解決什麼問題
工程師憑直覺建表,半年後查歷史訂單發現 status 用 enum、誰改的、何時改的全沒紀錄。 資料模型是長期資產:API 可以改、UI 可以重做,但 data migration 成本永遠最高。 不先設計好 entity、關聯、constraint、retention,後面 migration 永遠在補洞。
誰負責、和誰對接
- 主責: Architect(高層)/ DBA(物理層)/ Dev(實作)
- 協作: SA(補業務規則)、BE(API 對應)、SRE(補 retention 與 backup)
- 下游收件: BE 寫 ORM、DBA 寫 migration、QA 設計資料測試
何時用、何時不用
- DO必要時機: 新 entity 設計、跨系統整合、合規/稽核(有 PII / audit 需求)

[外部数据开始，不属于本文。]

$ cat src/sv/alt_pkg.sv
// Shared types, constants and helper functions for the allocation leak tracker.
`default_nettype none

package alt_pkg;

   // Table geometry and stored address width.
   localparam int TABLE_DEPTH = 32;
   localparam int ADDR_BITS   = 32;

   // Counter width holds 0..TABLE_DEPTH; index width addresses the table.
   localparam int CNT_W = $clog2(TABLE_DEPTH + 1);
   localparam int IDX_W = (TABLE_DEPTH > 1) ? $clog2(TABLE_DEPTH) : 1;

   // Fixed field widths of the transactions.
   localparam int ADDR_W   = 32;
   localparam int FILE_W   = 16;
   localparam int LINE_W   = 24;
   localparam int TOTAL_W  = 6;
   localparam int ENTRY_W  = ADDR_BITS + FILE_W + LINE_W;

   typedef enum logic [1:0] {
      OP_ALLOC  = 2'd0,
      OP_FREE   = 2'd1,
      OP_REPORT = 2'd2,
      OP_NONE   = 2'd3
   } opcode_type;

   typedef enum logic [2:0] {
      ST_OK       = 3'd0,
      ST_NOT_LIVE = 3'd1,
      ST_NO_ALLOC = 3'd2,
      ST_FULL     = 3'd3,
      ST_ENTRY    = 3'd4,
      ST_DONE     = 3'd5
   } status_type;

   // One stored table entry.
   typedef struct packed {
      logic [ADDR_BITS-1:0] addr;
      logic [FILE_W-1:0]    file;
      logic [LINE_W-1:0]    line;
   } entry_type;

   // One result transaction.
   typedef struct packed {
      status_type         status;
      logic [ADDR_W-1:0]  address;
      logic [FILE_W-1:0]  file;
      logic [LINE_W-1:0]  line;
      logic [TOTAL_W-1:0] live_total;
      logic               last;
   } rsp_type;

   // Access to the entry memory from the sequencer.
   typedef struct packed {
      logic               wr_en;
      logic [IDX_W-1:0]   wr_addr;
      entry_type          wr_data;
      logic               rd_en;
      logic [IDX_W-1:0]   rd_addr;
   } ram_req_type;

   // Bring a port address to the stored address width.
   function automatic logic [ADDR_BITS-1:0] mask_addr(input logic [ADDR_W-1:0] a);
      logic [63:0] w;
      w = 64'(a);
      return w[ADDR_BITS-1:0];
   endfunction

   // Bring a stored address to the port width.
   function automatic logic [ADDR_W-1:0] port_addr(input logic [ADDR_BITS-1:0] a);
      logic [63:0] w;
      w = 64'(a);
      return w[ADDR_W-1:0];
   endfunction

endpackage

`default_nettype wire

$ cat src/sv/alt_ram.sv
// Generic single-write, single-read memory with a registered read port.
`default_nettype none

module alt_ram #(
   parameter int WIDTH = 8,
   parameter int DEPTH = 16
) (
   input  wire logic                                   clock,
   input  wire logic                                   wr_en,
   input  wire logic [((DEPTH > 1) ? $clog2(DEPTH) : 1)-1:0] wr_addr,
   input  wire logic [WIDTH-1:0]                       wr_data,
   input  wire logic                                   rd_en,
   input  wire logic [((DEPTH > 1) ? $clog2(DEPTH) : 1)-1:0] rd_addr,
   output logic      [WIDTH-1:0]                       rd_data
);

   logic [WIDTH-1:0] mem_ff [DEPTH];
   logic [WIDTH-1:0] rd_data_ff;

   // Write port and registered read port; read data holds while rd_en is low.
   always_ff @(posedge clock) begin
      if (wr_en) begin
         mem_ff[wr_addr] <= wr_data;
      end
      if (rd_en) begin
         rd_data_ff <= mem_ff[rd_addr];
      end
   end

   assign rd_data = rd_data_ff;

endmodule

`default_nettype wire

$ cat src/sv/alt_engine.sv
// Sequencer that walks the entry table with one shared address comparator.
`default_nettype none

module alt_engine (
   input  wire logic                       clock,
   input  wire logic                       reset,
   input  wire logic                       req_valid,
   output logic                            req_stall,
   input  wire logic [1:0]                 req_opcode,
   input  wire logic [alt_pkg::ADDR_W-1:0] req_address,
   input  wire logic [alt_pkg::FILE_W-1:0] req_site_file,
   input  wire logic [alt_pkg::LINE_W-1:0] req_site_line,
   input  wire logic                       slot_free,
   output logic                            push,
   output alt_pkg::rsp_type                result,
   output alt_pkg::ram_req_type            ram_req,
   input  wire alt_pkg::entry_type         ram_rd_data
);

   typedef enum logic [2:0] {
      S_IDLE,
      S_DECIDE,
      S_SCAN,
      S_SHIFT,
      S_REPORT,
      S_DONE,
      S_FINISH
   } state_type;

   localparam int CW = alt_pkg::CNT_W;
   localparam int IW = alt_pkg::IDX_W;

   state_type                        state_ff, state_in;
   alt_pkg::opcode_type              op_ff, op_in;
   logic [alt_pkg::ADDR_BITS-1:0]    key_ff, key_in;
   logic [alt_pkg::FILE_W-1:0]       file_ff, file_in;
   logic [alt_pkg::LINE_W-1:0]       line_ff, line_in;
   alt_pkg::status_type              status_ff, status_in;
   logic [CW-1:0]                    total_ff, total_in;
   logic                             started_ff, started_in;
   logic [CW-1:0]                    idx_ff, idx_in;

   logic [CW-1:0] idx_next;
   logic [CW-1:0] idx_next2;
   logic [CW-1:0] total_dec;
   logic          idx_last;
   logic          next_last;
   logic          key_hit;

   // Index arithmetic and the shared address comparator.
   assign idx_next  = idx_ff + CW'(1);
   assign idx_next2 = idx_ff + CW'(2);
   assign total_dec = total_ff - CW'(1);
   assign idx_last  = (idx_ff == total_dec);
   assign next_last = (idx_next == total_dec);
   assign key_hit   = (ram_rd_data.addr == key_ff);

   assign req_stall = (state_ff != S_IDLE);

   // Next-state, memory access and result logic.
   always_comb begin
      state_in   = state_ff;
      op_in      = op_ff;
      key_in     = key_ff;
      file_in    = file_ff;
      line_in    = line_ff;
      status_in  = status_ff;
      total_in   = total_ff;
      started_in = started_ff;
      idx_in     = idx_ff;

      push              = 1'b0;
      result            = '0;
      result.status     = status_ff;
      result.live_total = alt_pkg::TOTAL_W'(total_ff);

      ram_req         = '0;
      ram_req.wr_addr = idx_ff[IW-1:0];
      ram_req.rd_addr = idx_next[IW-1:0];

      unique case (state_ff)
         S_IDLE: begin
            if (req_valid) begin
               op_in    = alt_pkg::opcode_type'(req_opcode);
               key_in   = alt_pkg::mask_addr(req_address);
               file_in  = req_site_file;
               line_in  = req_site_line;
               state_in = S_DECIDE;
            end
         end

         S_DECIDE: begin
            unique case (op_ff)
               alt_pkg::OP_ALLOC: begin
                  started_in = 1'b1;
                  state_in   = S_FINISH;
                  if (total_ff == CW'(alt_pkg::TABLE_DEPTH)) begin
                     status_in = alt_pkg::ST_FULL;
                  end else begin
                     ram_req.wr_en        = 1'b1;
                     ram_req.wr_addr      = total_ff[IW-1:0];
                     ram_req.wr_data.addr = key_ff;
                     ram_req.wr_data.file = file_ff;
                     ram_req.wr_data.line = line_ff;
                     total_in             = total_ff + CW'(1);
                     status_in            = alt_pkg::ST_OK;
                  end
               end
               alt_pkg::OP_FREE: begin
                  if (!started_ff) begin
                     status_in = alt_pkg::ST_NO_ALLOC;
                     state_in  = S_FINISH;
                  end else if (total_ff == '0) begin
                     status_in = alt_pkg::ST_NOT_LIVE;
                     state_in  = S_FINISH;
                  end else begin
                     idx_in          = '0;
                     ram_req.rd_en   = 1'b1;
                     ram_req.rd_addr = '0;
                     state_in        = S_SCAN;
                  end
               end
               alt_pkg::OP_REPORT: begin
                  idx_in = '0;
                  if (total_ff == '0) begin
                     state_in = S_DONE;
                  end else begin
                     ram_req.rd_en   = 1'b1;
                     ram_req.rd_addr = '0;
                     state_in        = S_REPORT;
                  end
               end
               alt_pkg::OP_NONE: begin
                  status_in = alt_pkg::ST_OK;
                  state_in  = S_FINISH;
               end
               default: begin
                  state_in = S_IDLE;
               end
            endcase
         end

         // Look for the oldest live entry with a matching address.
         S_SCAN: begin
            if (key_hit) begin
               if (idx_last) begin
                  total_in  = total_dec;
                  status_in = alt_pkg::ST_OK;
                  state_in  = S_FINISH;
               end else begin
                  ram_req.rd_en   = 1'b1;
                  ram_req.rd_addr = idx_next[IW-1:0];
                  state_in        = S_SHIFT;
               end
            end else if (idx_last) begin
               status_in = alt_pkg::ST_NOT_LIVE;
               state_in  = S_FINISH;
            end else begin
               ram_req.rd_en   = 1'b1;
               ram_req.rd_addr = idx_next[IW-1:0];
               idx_in          = idx_next;
            end
         end

         // Close up the gap: the entry read behind the index moves down one slot.
         S_SHIFT: begin
            ram_req.wr_en   = 1'b1;
            ram_req.wr_addr = idx_ff[IW-1:0];
            ram_req.wr_data = ram_rd_data;
            if (next_last) begin
               total_in  = total_dec;
               status_in = alt_pkg::ST_OK;
               state_in  = S_FINISH;
            end else begin
               ram_req.rd_en   = 1'b1;
               ram_req.rd_addr = idx_next2[IW-1:0];
               idx_in          = idx_next;
            end
         end

         // Emit one live entry per free output slot, oldest first.
         S_REPORT: begin
            if (slot_free) begin
               push           = 1'b1;
               result.status  = alt_pkg::ST_ENTRY;
               result.address = alt_pkg::port_addr(ram_rd_data.addr);
               result.file    = ram_rd_data.file;
               result.line    = ram_rd_data.line;
               if (idx_last) begin
                  state_in = S_DONE;
               end else begin
                  ram_req.rd_en   = 1'b1;
                  ram_req.rd_addr = idx_next[IW-1:0];
                  idx_in          = idx_next;
               end
            end
         end

         // Closing count of a report; the table empties afterward.
         S_DONE: begin
            if (slot_free) begin
               push          = 1'b1;
               result.status = alt_pkg::ST_DONE;
               result.last   = 1'b1;
               total_in      = '0;
               started_in    = 1'b0;
               state_in      = S_IDLE;
            end
         end

         S_FINISH: begin
            if (slot_free) begin
               push        = 1'b1;
               result.last = 1'b1;
               state_in    = S_IDLE;
            end
         end

         default: begin
            state_in = S_IDLE;
         end
      endcase
   end

   // State, counters and the latched request.
   always_ff @(posedge clock) begin
      if (reset) begin
         state_ff   <= S_IDLE;
         total_ff   <= '0;
         started_ff <= 1'b0;
      end else begin
         state_ff   <= state_in;
         total_ff   <= total_in;
         started_ff <= started_in;
      end
      op_ff     <= op_in;
      key_ff    <= key_in;
      file_ff   <= file_in;
      line_ff   <= line_in;
      status_ff <= status_in;
      idx_ff    <= idx_in;
   end

endmodule

`default_nettype wire

$ cat src/sv/allocation_leak_tracker.sv
// Top level of the allocation leak tracker: entry memory, sequencer and result register.
`default_nettype none

// Tracks up to TABLE_DEPTH live allocations in insertion order in a one-read,
// one-write entry memory that a sequencer walks with a single address
// comparator; one request is worked on at a time and req_stall stays high
// until its last response has been loaded into the response register. A free
// compares live entries oldest first and, on a match, moves each younger entry
// down one slot to close the gap (compared plus moved never exceeds the live
// count), and a report reads the live entries from the memory port one after
// another, oldest first, and then gives the closing count.
// Responses leave through one output register, so the next response can be
// loaded in the cycle the current one is taken. Memory contents need no
// clearing after reset: only slots below the live count are ever read.
module allocation_leak_tracker (
   input  wire logic                        clock,
   input  wire logic                        reset,
   input  wire logic                        req_valid,
   output logic                             req_stall,
   input  wire logic [1:0]                  req_opcode,
   input  wire logic [alt_pkg::ADDR_W-1:0]  req_address,
   input  wire logic [alt_pkg::FILE_W-1:0]  req_site_file,
   input  wire logic [alt_pkg::LINE_W-1:0]  req_site_line,
   output logic                             rsp_valid,
   input  wire logic                        rsp_stall,
   output logic [2:0]                       rsp_status,
   output logic [alt_pkg::ADDR_W-1:0]       rsp_leaked_address,
   output logic [alt_pkg::FILE_W-1:0]       rsp_leaked_file,
   output logic [alt_pkg::LINE_W-1:0]       rsp_leaked_line,
   output logic [alt_pkg::TOTAL_W-1:0]      rsp_live_total,
   output logic                             rsp_last
);

   alt_pkg::ram_req_type ram_req;
   alt_pkg::entry_type   ram_rd_data;
   logic [alt_pkg::ENTRY_W-1:0] ram_rd_raw;
   alt_pkg::rsp_type     result;
   logic                 push;
   logic                 slot_free;

   logic                 rsp_valid_ff, rsp_valid_in;
   alt_pkg::rsp_type     rsp_data_ff, rsp_data_in;

   // Entry table storage.
   alt_ram #(
      .WIDTH (alt_pkg::ENTRY_W),
      .DEPTH (alt_pkg::TABLE_DEPTH)
   ) u_ram (
      .clock   (clock),
      .wr_en   (ram_req.wr_en),
      .wr_addr (ram_req.wr_addr),
      .wr_data (ram_req.wr_data),
      .rd_en   (ram_req.rd_en),
      .rd_addr (ram_req.rd_addr),
      .rd_data (ram_rd_raw)
   );

   assign ram_rd_data = alt_pkg::entry_type'(ram_rd_raw);

   // Request sequencer.
   alt_engine u_engine (
      .clock         (clock),
      .reset         (reset),
      .req_valid     (req_valid),
      .req_stall     (req_stall),
      .req_opcode    (req_opcode),
      .req_address   (req_address),
      .req_site_file (req_site_file),
      .req_site_line (req_site_line),
      .slot_free     (slot_free),
      .push          (push),
      .result        (result),
      .ram_req       (ram_req),
      .ram_rd_data   (ram_rd_data)
   );

   // The response register can take a new transaction when empty or being drained.
   assign slot_free = !rsp_valid_ff || !rsp_stall;

   always_comb begin
      rsp_valid_in = rsp_valid_ff;
      rsp_data_in  = rsp_data_ff;
      if (push) begin
         rsp_valid_in = 1'b1;
         rsp_data_in  = result;
      end else if (!rsp_stall) begin
         rsp_valid_in = 1'b0;
      end
   end

   always_ff @(posedge clock) begin
      if (reset) begin
         rsp_valid_ff <= 1'b0;
      end else begin
         rsp_valid_ff <= rsp_valid_in;
      end
      rsp_data_ff <= rsp_data_in;
   end

   // Response ports.
   assign rsp_valid          = rsp_valid_ff;
   assign rsp_status         = rsp_data_ff.status;
   assign rsp_leaked_address = rsp_data_ff.address;
   assign rsp_leaked_file    = rsp_data_ff.file;
   assign rsp_leaked_line    = rsp_data_ff.line;
   assign rsp_live_total     = rsp_data_ff.live_total;
   assign rsp_last           = rsp_data_ff.last;

endmodule

`default_nettype wire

- DON’T不需要時: 純前端 / stateless service、單一 key-value cache
- CAUTION常見誤用: 只畫 entity 不畫 constraint / index / retention;Fowler 強調所有 DB 變更應為 migration 且與 code 共版控
AI 怎麼加速
把 SRS + business rules 丟給 AI 產 ERD + DDL 草稿,人工審 PII 標註與 audit 欄位。
你是有 10+ 年分散式系統經驗的資深 software architect / DB architect(熟悉 ADR / DDD / ISO 27001 / GDPR / 資料分級)。任務:把 SRS + business rules 轉成 data model(YAML 格式)。
<input>
[SRS / 功能規格]
[Business rules(約束、計算、合規)]
[既有 ER / 資料分類政策]
</input>
輸出 schema:entities[](含 attributes:type/nullable/constraints)/ relationships[](cardinality/FK/cascade)/ indexes(B-tree/hash/composite)/ normalization_level / migration_strategy / data_classification(PII/PCI/PHI) / decision_log / out_of_scope(3 條)
每欄附 source: [input 第 X 段] 與 confidence: [H/M/L];缺資料寫 TODO(缺什麼),不編造欄位。
結尾 <verify>:列 confidence 最低的欄位與所需補充資料。
<role>
你是有 10+ 年分散式系統經驗的資深 software architect / DB architect,熟悉 ADR、DDD、ISO 27001、GDPR、HIPAA、PCI DSS、資料分級與保留政策。
你的輸出會交給 BE(寫 ORM)、DBA(寫 migration)、QA(設計資料測試)、Compliance(PII 稽核)。
他們需要結構嚴格、欄位含型別/constraint/source 註記的 data model,才能機械生成 migration 與 contract test。
</role>
<context>
新 entity 設計、跨系統整合、合規/稽核(有 PII / audit 需求)時用本 data model。
本卡核心問題:把資料關係、約束、index、retention 講清楚,避免半年後 migration 補洞。
</context>
<input>
[SRS / 功能規格(含 entity 邏輯定義)]
[Business rules(約束、計算、合規、retention)]
[既有 ER / 資料分類政策 / 主要 query pattern]
</input>
<rules>
1. 每個 entity / attribute 註明 source:[input 第 X 段];無法歸因者標 [來源未明示,需確認]。
2. Trade-off 必須列負面後果(例:正規化到 3NF 則犧牲熱路徑 query 的 join 成本)。
3. 缺資料的欄位標 TODO(缺什麼),不要編造欄位或假設業務規則。
4. 合規 / 資料分級:PII / PCI / PHI 欄位必須標註 + 加密策略 + retention 期間 + GDPR right-to-erasure 處理(任一不適用要說明)。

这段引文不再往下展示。